Since the fifth power of 9 is 59,049, it is feasible to calculate up to six-digit numbers (even with just two 9s, the number has six digits). With better optimization, the repetitive calculations could be reduced further.
Below is the source code. Please note that the provided code is for reference purposes only.
//------------------------------------------------
// Project Euler #30 - Digit Fifth Powers
// - by Aubrey Choi
// - created at 2015-02-04
//------------------------------------------------
#include <stdio.h>
int main()
{
int sum = 0;
const int v[10] = { 0, 1, 32, 243, 1024, 3125, 7776, 16807, 32768, 59049 };
for( int i = 11 ; i <= 6*v[9] ; i++ )
{
int q = i;
int s = 0;
while(q)
{
int r = q%10;
s += v[r];
q /= 10;
}
if( s == i )
{
sum += i;
printf("%d\n", i);
}
}
printf("Ans = %d\n", sum);
}
Code Explanation
1. Constant Array v Declaration
The array v stores the precomputed fifth powers of the digits 0 through 9.

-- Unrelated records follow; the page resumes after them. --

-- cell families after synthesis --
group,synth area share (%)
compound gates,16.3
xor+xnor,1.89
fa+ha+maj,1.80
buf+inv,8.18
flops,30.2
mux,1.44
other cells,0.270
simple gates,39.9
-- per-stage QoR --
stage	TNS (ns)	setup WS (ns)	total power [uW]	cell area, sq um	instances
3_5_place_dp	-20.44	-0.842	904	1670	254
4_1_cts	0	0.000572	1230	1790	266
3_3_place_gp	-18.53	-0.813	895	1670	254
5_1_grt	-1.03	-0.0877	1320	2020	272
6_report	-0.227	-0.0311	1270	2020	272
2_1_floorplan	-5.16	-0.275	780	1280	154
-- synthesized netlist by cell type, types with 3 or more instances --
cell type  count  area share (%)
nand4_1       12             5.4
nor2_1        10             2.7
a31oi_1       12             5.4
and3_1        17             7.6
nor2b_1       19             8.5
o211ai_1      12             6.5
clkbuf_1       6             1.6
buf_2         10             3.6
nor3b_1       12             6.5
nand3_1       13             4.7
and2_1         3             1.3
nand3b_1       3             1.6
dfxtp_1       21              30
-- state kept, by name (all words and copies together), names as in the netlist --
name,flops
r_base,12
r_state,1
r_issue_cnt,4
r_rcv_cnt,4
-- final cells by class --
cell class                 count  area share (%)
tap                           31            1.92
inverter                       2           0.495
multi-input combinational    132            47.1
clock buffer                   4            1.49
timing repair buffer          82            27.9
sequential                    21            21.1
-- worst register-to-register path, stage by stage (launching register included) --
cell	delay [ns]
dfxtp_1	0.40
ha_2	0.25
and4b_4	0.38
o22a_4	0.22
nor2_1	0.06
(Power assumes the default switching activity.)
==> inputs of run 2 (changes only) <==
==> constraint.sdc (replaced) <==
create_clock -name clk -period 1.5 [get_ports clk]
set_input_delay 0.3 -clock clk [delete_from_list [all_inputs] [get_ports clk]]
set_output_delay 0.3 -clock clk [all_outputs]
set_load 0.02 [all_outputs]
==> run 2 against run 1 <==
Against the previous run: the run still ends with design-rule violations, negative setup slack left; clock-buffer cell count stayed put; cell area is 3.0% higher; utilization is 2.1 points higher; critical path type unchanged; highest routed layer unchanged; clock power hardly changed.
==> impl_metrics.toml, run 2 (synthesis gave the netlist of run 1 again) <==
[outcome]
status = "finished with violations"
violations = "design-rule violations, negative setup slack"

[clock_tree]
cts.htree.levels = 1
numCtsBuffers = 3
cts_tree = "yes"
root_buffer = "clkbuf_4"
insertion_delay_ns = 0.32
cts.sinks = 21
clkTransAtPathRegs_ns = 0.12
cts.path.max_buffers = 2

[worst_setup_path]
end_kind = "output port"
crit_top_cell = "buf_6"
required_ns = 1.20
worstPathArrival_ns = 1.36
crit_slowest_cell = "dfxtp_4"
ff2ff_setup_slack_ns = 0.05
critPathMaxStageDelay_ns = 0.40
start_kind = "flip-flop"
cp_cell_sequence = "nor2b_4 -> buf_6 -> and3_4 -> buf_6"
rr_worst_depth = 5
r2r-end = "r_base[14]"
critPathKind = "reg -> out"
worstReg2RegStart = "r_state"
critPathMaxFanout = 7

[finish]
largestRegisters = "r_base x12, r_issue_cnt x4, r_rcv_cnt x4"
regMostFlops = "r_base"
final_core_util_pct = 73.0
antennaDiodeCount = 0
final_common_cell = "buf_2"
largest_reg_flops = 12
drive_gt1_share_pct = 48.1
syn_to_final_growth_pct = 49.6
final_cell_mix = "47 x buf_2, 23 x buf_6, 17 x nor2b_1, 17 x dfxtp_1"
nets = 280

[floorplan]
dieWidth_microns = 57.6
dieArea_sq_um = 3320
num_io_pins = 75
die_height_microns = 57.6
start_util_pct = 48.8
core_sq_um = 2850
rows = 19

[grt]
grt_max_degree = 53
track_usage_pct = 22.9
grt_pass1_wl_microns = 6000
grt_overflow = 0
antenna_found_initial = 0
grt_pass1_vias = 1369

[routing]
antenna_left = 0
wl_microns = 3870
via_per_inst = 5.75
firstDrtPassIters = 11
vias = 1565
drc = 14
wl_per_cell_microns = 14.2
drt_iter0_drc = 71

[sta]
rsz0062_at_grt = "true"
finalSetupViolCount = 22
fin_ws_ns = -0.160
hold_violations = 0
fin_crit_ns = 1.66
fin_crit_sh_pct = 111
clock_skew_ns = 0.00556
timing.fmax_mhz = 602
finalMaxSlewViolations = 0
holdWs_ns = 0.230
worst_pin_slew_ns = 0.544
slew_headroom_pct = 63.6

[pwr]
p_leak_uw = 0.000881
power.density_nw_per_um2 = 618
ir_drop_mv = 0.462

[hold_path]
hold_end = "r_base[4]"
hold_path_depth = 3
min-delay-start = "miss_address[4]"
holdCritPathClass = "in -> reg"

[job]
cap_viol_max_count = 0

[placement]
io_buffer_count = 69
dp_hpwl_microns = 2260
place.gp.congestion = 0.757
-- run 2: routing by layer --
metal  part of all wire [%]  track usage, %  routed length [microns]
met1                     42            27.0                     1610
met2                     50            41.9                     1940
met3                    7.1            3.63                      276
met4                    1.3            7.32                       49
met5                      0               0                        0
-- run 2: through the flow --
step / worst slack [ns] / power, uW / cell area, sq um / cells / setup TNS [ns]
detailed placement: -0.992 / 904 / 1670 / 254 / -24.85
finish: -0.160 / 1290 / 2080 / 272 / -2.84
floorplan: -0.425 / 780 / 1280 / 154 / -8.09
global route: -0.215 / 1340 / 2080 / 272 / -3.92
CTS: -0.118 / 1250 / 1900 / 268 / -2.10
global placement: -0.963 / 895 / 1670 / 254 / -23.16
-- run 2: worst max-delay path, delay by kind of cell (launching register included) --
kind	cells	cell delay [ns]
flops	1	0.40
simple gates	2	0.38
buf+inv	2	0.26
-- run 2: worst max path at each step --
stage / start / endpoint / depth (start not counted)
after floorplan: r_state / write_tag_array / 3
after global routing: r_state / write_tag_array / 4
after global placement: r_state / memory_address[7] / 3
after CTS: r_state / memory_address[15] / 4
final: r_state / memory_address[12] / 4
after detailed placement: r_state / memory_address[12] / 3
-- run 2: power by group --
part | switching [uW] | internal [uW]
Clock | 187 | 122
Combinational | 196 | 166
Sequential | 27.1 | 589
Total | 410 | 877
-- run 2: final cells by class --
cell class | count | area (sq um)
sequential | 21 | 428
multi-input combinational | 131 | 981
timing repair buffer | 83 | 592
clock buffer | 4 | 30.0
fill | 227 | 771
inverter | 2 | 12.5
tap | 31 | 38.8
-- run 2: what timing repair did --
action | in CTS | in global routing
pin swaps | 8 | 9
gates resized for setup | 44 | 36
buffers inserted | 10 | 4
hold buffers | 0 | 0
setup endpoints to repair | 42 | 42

For example, v[2] is \(2^5 = 32\), and v[9] is \(9^5 = 59049\).
This reduces repetitive calculations and improves execution time.
2. Defining the Search Range
The loop starts from i = 11 and iterates up to \(6 \times v[9]\).
\(6 \times v[9] = 354294\) represents the maximum possible value for a six-digit number, as the fifth power of 9 added six times does not exceed this value.
3. Calculating the Sum of Fifth Powers
• q holds the current number i.
• A while loop extracts each digit of q (r = q % 10), and the fifth power of that digit is accumulated in s.
• The value of q is reduced by dividing it by 10 (q /= 10) in each iteration.
4. Checking the Condition
• If the sum of the fifth powers, s, equals the original number i, it is printed and added to the sum variable.
5. Outputting the Result
After the loop ends, the total sum of all such numbers is stored in sum and is printed.
Output Results
• The program prints all numbers satisfying the condition.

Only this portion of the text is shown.